(Saved entries)

=== Section Start ===

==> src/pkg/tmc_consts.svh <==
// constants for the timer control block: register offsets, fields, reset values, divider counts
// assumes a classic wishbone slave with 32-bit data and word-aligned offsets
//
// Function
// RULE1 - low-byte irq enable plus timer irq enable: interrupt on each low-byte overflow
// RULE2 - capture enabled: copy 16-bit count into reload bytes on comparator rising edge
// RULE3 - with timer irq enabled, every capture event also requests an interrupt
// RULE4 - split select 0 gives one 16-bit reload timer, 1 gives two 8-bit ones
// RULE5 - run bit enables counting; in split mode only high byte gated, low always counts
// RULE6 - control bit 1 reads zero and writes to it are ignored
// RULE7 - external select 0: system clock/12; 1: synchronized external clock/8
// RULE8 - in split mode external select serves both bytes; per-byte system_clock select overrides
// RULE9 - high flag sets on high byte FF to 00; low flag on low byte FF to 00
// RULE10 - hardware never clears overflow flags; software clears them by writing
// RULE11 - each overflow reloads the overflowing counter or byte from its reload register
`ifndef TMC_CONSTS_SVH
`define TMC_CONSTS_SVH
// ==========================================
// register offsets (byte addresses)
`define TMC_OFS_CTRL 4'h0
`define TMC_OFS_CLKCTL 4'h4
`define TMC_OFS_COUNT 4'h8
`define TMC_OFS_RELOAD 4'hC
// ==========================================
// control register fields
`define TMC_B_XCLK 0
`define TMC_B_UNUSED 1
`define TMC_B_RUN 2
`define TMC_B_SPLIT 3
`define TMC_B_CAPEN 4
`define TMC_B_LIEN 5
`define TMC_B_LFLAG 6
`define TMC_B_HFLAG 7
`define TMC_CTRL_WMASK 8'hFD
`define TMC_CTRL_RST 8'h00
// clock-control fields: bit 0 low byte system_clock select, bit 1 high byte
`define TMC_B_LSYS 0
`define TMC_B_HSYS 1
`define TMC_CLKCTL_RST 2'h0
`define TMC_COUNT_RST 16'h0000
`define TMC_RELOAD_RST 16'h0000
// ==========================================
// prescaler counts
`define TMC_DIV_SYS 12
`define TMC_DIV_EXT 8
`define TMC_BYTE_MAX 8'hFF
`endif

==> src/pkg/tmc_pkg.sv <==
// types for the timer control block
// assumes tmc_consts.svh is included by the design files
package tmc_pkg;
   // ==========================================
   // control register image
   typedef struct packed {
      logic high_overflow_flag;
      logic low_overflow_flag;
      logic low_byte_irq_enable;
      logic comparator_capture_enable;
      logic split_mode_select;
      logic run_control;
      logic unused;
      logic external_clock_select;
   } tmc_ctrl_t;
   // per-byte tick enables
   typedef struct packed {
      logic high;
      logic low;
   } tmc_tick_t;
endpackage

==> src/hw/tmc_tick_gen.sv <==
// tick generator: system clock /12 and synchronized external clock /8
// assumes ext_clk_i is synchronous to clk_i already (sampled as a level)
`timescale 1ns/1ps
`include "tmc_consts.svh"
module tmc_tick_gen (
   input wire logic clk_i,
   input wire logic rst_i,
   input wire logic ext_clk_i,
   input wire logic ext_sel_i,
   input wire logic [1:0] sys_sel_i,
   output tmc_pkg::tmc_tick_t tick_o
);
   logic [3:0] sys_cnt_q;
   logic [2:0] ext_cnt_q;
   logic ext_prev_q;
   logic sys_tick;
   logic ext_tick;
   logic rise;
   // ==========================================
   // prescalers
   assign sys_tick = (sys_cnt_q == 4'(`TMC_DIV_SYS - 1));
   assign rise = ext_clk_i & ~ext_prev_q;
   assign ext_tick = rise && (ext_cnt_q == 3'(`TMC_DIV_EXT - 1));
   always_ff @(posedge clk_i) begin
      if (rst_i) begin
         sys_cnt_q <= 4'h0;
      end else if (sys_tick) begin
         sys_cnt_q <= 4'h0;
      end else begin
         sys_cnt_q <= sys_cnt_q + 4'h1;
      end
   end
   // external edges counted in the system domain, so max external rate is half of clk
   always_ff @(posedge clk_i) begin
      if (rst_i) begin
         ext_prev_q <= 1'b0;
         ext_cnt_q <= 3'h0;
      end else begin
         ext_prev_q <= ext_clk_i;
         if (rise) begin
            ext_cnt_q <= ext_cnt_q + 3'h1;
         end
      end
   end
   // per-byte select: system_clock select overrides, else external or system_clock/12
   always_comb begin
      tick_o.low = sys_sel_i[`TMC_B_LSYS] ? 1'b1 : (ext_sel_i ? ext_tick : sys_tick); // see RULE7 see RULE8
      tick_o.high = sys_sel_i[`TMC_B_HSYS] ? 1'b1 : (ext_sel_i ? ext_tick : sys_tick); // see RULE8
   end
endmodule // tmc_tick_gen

=== Section End ===
=== Section Start ===

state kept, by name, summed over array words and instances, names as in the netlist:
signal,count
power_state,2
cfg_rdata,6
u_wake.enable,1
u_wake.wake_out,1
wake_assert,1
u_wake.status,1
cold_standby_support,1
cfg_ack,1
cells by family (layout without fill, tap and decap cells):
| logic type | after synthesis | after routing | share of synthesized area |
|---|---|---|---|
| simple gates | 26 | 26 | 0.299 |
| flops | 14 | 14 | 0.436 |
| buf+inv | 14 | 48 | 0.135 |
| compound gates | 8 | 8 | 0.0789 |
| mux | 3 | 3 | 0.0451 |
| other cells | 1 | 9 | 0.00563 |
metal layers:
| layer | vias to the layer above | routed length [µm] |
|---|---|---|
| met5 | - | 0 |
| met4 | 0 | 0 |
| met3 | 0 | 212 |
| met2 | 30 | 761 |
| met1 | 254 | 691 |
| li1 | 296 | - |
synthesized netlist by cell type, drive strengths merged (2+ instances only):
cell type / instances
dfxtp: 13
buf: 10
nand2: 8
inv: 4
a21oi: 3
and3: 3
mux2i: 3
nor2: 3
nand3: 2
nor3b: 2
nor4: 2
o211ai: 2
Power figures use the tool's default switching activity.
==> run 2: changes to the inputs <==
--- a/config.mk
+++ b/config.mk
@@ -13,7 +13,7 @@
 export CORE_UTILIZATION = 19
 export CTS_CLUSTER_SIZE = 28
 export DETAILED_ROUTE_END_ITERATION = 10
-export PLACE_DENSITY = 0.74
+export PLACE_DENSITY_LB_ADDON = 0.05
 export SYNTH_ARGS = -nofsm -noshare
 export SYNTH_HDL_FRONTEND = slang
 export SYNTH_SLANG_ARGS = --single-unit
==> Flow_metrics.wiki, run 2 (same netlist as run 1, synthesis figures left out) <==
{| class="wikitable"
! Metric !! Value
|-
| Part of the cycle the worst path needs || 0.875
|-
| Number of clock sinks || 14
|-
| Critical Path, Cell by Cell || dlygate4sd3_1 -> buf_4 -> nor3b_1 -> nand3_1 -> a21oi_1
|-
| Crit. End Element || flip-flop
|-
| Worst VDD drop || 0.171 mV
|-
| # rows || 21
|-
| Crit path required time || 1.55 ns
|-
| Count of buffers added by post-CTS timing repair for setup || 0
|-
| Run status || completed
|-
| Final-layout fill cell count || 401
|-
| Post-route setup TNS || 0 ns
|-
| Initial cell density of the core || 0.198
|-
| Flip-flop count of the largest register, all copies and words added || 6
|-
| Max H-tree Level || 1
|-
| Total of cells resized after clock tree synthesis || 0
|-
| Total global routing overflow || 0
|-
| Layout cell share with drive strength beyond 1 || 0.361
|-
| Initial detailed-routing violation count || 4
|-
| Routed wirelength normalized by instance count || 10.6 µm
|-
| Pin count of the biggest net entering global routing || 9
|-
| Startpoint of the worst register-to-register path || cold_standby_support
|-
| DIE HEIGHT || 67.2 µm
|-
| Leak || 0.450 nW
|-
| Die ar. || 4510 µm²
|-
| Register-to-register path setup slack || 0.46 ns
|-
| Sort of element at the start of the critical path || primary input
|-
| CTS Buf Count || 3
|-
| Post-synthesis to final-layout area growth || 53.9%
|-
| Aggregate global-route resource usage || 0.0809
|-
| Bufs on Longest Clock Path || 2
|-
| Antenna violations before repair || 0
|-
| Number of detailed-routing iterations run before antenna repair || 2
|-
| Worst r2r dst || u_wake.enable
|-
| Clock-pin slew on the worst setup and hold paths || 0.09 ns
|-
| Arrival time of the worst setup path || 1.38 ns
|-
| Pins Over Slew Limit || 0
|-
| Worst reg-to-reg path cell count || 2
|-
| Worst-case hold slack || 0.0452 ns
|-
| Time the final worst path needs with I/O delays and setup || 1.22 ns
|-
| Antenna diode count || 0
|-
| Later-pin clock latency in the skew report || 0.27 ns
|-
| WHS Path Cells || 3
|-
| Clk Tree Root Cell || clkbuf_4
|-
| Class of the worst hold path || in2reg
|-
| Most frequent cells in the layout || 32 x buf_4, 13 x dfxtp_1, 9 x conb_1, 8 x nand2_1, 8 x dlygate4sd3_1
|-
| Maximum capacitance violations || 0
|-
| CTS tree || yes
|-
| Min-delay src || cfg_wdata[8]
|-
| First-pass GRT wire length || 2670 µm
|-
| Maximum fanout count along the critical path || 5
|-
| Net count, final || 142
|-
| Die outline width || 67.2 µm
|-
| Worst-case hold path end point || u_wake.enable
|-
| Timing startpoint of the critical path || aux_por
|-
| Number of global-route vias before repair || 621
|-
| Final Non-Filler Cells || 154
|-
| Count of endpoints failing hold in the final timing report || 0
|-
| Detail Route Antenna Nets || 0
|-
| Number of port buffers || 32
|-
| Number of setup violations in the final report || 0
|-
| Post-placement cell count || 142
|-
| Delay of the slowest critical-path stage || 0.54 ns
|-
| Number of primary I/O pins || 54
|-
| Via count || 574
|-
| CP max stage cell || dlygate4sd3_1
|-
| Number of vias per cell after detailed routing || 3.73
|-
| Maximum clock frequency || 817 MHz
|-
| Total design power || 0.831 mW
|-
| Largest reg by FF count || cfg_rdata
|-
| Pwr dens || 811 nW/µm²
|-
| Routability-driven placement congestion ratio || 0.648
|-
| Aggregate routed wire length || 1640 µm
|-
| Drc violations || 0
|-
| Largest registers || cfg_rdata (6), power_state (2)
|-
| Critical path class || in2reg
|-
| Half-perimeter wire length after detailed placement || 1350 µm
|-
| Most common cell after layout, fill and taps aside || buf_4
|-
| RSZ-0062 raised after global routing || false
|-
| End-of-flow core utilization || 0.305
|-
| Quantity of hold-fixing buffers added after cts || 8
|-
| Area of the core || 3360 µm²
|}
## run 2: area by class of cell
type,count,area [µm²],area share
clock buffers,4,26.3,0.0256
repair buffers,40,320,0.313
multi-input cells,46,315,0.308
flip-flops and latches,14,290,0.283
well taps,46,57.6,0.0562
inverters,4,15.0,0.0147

=== Section End ===

• _WORK TO BE COMPLETED_
Lines with "placement" in the records above: copy every one of them.

• _OUTPUT FOR THIS EXERCISE_
| Post-placement cell count || 142
| Routability-driven placement congestion ratio || 0.648
| Half-perimeter wire length after detailed placement || 1350 µm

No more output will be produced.